Secretário confirma interdição da Mineradora Rio Pomba

O secretário de Estado de Meio Ambiente de Minas Gerais, José Carlos Carvalho, confirmou nesta sexta-feira, 12, a interdição da Mineração Rio Pomba, e afirmou categórico: "Para nós não resta nenhuma dúvida de que a responsabilidade objetiva de tudo que aconteceu é da empresa e por isso decidimos interditar permanentemente as atividades da mineradora naquele local". Ele também declarou que a Mineradora Rio Pomba Cataguases Ltda também poderá ser responsabilizada cível e criminalmente pelos prejuízos causados no rompimento da sua barragem de rejeitos de bauxita na última quarta-feira.De acordo com ele, os procuradores de Justiça do Ministério Público Estadual estão nesta sexta em Miraí, na zona da Mata mineira. "Estamos trabalhando em estreita cooperação com as autoridades do Ministério Público Estadual, para que além de todas as ações já tomadas, também sejam adotadas medidas cabíveis nas esferas cível e criminal", afirmou. A mineradora também terá que se responsabilizar pelo ressarcimento dos prejuízos ambientais, materiais e indenização da população atingida.O governo mineiro determinou na quinta-feira a aplicação de uma multa de R$ 75 milhões à Rio Pomba, além da interdição definitiva das atividades da mineradora.

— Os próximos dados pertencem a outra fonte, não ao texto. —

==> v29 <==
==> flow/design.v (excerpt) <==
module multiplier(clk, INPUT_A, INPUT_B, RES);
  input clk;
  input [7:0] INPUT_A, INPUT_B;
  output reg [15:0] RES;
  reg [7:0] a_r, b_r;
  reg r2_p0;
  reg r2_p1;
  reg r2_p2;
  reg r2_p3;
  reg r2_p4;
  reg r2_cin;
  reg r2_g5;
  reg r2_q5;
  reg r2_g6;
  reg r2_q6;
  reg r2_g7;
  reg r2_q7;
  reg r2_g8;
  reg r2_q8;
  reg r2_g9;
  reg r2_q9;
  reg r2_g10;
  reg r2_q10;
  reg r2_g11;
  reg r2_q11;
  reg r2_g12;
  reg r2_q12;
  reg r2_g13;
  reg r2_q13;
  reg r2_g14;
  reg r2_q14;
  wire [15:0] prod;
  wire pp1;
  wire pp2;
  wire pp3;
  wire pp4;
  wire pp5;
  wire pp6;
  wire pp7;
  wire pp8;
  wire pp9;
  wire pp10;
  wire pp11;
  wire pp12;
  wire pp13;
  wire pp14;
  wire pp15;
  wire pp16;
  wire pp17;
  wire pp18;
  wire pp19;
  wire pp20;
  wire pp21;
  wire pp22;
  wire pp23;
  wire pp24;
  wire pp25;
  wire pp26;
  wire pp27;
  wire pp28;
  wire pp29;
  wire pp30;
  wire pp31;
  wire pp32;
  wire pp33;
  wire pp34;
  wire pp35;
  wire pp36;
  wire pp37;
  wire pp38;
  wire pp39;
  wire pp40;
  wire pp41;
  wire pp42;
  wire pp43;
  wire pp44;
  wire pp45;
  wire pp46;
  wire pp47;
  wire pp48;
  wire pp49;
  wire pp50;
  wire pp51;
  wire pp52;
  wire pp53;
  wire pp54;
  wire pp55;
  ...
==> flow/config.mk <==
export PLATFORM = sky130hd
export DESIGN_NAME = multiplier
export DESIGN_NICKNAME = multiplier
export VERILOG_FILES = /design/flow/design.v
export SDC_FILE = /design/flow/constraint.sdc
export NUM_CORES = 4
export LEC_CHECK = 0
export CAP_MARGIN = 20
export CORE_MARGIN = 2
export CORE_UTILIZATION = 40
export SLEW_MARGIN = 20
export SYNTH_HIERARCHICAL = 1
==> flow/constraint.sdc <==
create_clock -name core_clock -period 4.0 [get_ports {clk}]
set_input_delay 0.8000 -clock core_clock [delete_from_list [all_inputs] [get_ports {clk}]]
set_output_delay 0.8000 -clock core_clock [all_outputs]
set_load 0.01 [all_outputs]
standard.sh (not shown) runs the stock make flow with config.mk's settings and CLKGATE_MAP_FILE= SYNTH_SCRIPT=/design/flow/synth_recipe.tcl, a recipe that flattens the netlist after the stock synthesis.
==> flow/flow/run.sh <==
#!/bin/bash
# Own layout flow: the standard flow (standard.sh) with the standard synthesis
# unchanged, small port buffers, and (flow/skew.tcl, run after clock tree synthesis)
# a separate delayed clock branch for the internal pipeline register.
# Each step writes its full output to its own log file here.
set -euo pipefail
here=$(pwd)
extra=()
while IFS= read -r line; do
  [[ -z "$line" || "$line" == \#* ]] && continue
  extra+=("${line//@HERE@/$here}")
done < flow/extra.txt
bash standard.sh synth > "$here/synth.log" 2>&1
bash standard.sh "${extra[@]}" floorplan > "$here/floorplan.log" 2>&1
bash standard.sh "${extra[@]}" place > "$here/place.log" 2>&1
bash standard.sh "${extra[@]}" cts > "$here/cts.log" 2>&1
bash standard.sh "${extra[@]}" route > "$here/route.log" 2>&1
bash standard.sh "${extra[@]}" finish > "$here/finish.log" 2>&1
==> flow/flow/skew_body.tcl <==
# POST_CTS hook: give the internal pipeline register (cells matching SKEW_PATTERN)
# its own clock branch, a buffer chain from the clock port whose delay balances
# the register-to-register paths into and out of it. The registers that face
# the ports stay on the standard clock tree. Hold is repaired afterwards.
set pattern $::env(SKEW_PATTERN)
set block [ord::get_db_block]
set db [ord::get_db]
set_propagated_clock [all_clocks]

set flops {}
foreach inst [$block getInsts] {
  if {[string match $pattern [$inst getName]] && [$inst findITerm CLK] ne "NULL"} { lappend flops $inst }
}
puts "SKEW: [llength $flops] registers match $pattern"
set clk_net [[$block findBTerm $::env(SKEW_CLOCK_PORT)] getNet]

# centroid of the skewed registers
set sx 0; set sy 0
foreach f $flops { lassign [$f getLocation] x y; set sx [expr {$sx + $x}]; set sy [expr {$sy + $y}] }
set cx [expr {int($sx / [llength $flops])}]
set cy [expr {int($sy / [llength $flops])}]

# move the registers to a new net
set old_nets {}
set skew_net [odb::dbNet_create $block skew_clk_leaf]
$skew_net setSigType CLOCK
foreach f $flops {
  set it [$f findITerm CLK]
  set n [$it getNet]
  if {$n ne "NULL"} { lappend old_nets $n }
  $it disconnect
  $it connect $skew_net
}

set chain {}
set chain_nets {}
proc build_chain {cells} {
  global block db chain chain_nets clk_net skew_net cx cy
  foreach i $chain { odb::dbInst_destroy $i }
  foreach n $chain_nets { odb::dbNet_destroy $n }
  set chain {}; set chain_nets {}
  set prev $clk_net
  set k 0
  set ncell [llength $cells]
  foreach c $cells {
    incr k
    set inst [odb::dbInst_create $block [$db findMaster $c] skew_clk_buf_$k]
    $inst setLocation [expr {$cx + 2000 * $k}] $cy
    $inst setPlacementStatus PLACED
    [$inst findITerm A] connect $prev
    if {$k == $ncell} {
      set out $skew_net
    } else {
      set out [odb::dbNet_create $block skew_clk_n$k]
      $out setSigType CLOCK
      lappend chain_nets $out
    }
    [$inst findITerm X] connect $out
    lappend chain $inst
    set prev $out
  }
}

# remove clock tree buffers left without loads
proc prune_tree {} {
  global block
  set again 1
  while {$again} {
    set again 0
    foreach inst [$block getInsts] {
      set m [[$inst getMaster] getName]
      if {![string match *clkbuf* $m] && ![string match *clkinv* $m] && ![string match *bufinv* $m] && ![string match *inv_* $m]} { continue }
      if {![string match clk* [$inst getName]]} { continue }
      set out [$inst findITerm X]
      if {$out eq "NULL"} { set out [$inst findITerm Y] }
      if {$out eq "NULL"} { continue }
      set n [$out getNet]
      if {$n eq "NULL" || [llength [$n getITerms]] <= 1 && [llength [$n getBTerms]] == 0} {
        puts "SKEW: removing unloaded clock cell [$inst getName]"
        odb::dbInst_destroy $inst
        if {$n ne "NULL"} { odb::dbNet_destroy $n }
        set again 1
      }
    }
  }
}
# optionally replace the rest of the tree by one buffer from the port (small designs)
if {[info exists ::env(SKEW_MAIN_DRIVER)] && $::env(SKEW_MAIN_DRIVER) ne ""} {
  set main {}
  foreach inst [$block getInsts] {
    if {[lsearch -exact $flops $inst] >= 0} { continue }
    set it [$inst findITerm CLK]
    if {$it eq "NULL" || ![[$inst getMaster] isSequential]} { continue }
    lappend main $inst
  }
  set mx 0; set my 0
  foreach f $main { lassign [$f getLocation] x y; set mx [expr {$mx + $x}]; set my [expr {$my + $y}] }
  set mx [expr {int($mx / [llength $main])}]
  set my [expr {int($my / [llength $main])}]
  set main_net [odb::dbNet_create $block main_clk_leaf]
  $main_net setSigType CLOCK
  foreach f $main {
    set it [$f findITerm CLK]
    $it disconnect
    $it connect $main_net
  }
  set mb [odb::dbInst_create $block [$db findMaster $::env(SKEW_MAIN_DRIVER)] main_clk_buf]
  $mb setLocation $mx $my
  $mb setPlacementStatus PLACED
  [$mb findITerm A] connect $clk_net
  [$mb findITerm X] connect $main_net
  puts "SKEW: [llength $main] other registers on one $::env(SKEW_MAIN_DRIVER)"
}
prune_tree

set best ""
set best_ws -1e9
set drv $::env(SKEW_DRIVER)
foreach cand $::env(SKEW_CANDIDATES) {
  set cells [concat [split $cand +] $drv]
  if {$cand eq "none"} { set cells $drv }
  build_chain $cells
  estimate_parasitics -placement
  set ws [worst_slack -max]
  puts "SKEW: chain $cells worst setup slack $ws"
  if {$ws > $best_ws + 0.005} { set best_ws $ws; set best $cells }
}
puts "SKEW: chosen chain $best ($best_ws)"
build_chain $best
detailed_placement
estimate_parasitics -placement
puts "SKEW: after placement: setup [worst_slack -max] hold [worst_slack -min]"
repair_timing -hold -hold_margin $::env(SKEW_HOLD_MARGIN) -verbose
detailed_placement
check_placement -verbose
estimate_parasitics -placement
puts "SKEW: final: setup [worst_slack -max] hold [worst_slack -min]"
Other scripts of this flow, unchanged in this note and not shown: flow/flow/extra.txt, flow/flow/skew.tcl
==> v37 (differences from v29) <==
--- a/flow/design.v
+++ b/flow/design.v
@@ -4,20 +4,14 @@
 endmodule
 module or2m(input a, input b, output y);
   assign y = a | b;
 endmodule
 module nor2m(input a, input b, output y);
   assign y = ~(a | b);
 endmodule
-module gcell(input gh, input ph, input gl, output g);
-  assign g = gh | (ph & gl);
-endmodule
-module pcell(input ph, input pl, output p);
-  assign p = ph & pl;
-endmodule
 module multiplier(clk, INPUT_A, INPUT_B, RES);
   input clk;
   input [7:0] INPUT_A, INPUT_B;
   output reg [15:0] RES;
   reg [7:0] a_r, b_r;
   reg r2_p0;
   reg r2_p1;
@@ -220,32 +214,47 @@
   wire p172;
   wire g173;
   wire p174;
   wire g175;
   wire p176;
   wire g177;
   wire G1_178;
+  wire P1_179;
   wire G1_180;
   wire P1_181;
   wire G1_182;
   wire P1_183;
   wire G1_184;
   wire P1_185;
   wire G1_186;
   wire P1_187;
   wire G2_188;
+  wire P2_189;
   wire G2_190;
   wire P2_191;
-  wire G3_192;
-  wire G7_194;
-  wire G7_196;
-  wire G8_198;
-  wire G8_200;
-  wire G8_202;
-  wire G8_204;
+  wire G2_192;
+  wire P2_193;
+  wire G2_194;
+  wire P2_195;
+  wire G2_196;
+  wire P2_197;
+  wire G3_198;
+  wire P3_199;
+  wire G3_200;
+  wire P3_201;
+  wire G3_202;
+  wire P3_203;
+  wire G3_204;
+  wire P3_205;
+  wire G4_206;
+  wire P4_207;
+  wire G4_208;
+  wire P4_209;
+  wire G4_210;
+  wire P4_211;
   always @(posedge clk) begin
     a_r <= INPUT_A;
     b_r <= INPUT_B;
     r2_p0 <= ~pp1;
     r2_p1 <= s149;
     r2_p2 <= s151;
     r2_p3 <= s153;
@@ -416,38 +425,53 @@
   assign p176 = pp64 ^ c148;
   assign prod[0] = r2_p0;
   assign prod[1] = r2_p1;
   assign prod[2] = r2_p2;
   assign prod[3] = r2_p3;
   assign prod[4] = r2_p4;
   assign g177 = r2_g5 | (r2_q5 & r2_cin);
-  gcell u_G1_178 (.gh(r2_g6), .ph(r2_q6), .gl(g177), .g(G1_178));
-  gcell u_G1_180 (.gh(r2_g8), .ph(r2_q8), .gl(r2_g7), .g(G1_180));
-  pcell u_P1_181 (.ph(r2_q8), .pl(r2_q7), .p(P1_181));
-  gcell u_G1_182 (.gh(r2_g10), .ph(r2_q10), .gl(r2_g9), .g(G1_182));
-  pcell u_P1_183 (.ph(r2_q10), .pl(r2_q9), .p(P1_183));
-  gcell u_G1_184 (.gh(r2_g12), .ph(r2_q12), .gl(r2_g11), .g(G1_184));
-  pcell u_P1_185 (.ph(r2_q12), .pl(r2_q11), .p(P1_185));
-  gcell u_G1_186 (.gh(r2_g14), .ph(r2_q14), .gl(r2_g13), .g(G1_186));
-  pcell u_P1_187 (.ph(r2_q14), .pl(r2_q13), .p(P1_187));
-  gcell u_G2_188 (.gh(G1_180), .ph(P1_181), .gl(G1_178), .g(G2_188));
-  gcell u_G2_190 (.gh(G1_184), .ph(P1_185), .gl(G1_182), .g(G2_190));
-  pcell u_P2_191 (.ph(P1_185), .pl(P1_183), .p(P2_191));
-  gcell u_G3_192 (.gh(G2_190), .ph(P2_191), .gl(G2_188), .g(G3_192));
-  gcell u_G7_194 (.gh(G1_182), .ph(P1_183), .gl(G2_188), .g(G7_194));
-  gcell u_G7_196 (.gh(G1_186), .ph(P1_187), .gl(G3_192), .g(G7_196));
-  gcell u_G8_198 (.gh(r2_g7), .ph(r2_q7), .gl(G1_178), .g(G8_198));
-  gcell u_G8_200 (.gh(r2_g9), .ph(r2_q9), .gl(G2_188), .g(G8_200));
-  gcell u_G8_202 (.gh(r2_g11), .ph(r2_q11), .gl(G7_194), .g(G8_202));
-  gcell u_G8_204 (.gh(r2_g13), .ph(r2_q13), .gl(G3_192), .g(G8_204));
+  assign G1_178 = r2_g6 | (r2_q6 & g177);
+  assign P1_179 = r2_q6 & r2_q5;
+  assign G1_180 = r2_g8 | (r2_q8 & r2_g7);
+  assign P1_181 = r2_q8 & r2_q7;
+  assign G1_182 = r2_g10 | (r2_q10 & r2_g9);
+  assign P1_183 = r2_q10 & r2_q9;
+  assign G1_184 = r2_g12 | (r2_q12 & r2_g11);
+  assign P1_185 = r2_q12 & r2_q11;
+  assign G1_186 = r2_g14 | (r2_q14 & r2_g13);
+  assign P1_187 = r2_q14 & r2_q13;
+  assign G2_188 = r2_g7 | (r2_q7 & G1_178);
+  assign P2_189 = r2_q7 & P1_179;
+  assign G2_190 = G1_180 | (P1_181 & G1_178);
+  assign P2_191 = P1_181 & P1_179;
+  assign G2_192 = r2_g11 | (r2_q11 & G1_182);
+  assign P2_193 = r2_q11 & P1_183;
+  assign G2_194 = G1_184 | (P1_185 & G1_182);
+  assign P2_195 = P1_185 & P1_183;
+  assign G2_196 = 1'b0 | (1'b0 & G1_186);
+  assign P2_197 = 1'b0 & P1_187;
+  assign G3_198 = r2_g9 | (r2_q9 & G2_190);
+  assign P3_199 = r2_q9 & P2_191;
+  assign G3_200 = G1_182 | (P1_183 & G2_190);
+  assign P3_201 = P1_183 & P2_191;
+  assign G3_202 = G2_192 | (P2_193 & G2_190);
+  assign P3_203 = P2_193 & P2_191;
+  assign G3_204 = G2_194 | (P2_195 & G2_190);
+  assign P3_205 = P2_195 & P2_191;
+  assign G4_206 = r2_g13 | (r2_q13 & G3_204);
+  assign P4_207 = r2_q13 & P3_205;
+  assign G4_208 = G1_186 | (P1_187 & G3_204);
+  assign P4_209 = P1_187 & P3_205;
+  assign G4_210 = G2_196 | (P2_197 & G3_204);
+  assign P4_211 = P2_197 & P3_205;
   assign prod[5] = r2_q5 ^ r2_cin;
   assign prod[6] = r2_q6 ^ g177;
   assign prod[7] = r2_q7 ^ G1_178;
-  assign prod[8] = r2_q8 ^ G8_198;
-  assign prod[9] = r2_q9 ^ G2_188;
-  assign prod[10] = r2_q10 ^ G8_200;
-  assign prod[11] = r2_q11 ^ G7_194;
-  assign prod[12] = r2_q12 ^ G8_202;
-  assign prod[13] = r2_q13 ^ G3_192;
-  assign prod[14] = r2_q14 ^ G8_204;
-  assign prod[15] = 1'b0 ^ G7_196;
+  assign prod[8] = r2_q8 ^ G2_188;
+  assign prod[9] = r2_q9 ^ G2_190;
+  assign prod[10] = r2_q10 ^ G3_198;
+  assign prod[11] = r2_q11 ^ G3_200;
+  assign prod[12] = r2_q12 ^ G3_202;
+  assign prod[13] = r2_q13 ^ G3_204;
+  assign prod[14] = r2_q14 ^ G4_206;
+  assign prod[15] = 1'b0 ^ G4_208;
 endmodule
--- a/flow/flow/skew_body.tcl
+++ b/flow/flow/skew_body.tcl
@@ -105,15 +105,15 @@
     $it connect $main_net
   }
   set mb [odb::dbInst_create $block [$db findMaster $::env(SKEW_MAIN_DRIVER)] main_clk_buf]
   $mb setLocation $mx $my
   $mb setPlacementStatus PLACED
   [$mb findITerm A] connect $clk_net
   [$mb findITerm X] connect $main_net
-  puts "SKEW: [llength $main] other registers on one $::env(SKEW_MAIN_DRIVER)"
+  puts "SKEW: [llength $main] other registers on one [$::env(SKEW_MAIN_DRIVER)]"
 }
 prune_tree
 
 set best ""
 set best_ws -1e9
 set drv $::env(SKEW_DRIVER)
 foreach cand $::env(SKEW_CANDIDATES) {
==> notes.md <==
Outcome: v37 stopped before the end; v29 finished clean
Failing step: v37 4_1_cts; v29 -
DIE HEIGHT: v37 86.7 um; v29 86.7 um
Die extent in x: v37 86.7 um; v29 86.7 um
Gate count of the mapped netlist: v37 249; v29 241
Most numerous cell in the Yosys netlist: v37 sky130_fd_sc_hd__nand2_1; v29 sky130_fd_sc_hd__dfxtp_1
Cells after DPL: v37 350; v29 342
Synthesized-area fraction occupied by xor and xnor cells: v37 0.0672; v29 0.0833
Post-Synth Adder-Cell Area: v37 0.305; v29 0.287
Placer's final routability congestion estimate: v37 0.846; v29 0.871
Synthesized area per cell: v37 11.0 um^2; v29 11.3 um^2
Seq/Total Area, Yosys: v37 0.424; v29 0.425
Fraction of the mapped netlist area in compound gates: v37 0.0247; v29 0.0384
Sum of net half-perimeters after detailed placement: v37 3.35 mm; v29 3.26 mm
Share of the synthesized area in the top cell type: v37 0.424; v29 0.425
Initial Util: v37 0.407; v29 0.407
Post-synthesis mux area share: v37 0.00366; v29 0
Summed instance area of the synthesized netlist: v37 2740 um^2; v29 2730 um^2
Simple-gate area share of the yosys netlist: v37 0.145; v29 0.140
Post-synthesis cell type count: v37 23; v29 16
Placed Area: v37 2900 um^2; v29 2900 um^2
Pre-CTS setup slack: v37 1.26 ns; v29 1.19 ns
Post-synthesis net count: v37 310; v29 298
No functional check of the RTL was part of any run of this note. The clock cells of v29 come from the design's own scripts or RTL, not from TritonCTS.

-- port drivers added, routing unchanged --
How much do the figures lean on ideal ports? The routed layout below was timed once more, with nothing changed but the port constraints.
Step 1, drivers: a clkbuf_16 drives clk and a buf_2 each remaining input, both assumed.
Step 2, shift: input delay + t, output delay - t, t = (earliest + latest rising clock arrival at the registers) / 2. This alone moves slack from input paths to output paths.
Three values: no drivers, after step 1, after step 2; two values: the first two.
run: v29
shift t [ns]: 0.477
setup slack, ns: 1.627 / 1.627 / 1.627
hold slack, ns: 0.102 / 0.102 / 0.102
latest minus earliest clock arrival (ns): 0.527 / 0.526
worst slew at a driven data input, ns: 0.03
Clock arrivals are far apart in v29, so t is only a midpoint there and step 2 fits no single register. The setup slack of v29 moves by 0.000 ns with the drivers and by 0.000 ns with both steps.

Na prática, a empresa está impedida de funcionar no local, ainda que detenha os direitos minerários de exploração de bauxita. "Não vamos admitir que a barragem seja refeita", declarou.Equipes de diversos órgãos do governo do Estado permanecem no local para avaliar a extensão e intensidade da lama despejada no Rio Muriaé. "Esperamos definir as medidas, custos e prazos para iniciar a reparação dos danos tanto nos municípios mineiros quanto do Rio de Janeiro", afirmou.Carvalho confirmou que o último laudo técnico da Fundação Estadual do Meio Ambiente (Feam) apontou que a barragem de rejeitos da mineradora tinha segurança necessária para continuar operando. "As prioridades revelaram-se insatisfatórias ou insuficientes, por isso vamos pedir uma avaliação independente do Ministério Público Estadual para verificar causas e determinar responsabilidades colaterais que possam ter existido", disse.José Carlos Carvalho informou ainda que os técnicos dos órgãos ambientais do Estado continuam monitorando permanentemente a qualidade da água. Ele reiterou que não existe material tóxico na lama e o nível de turbidez começou a se reduzir.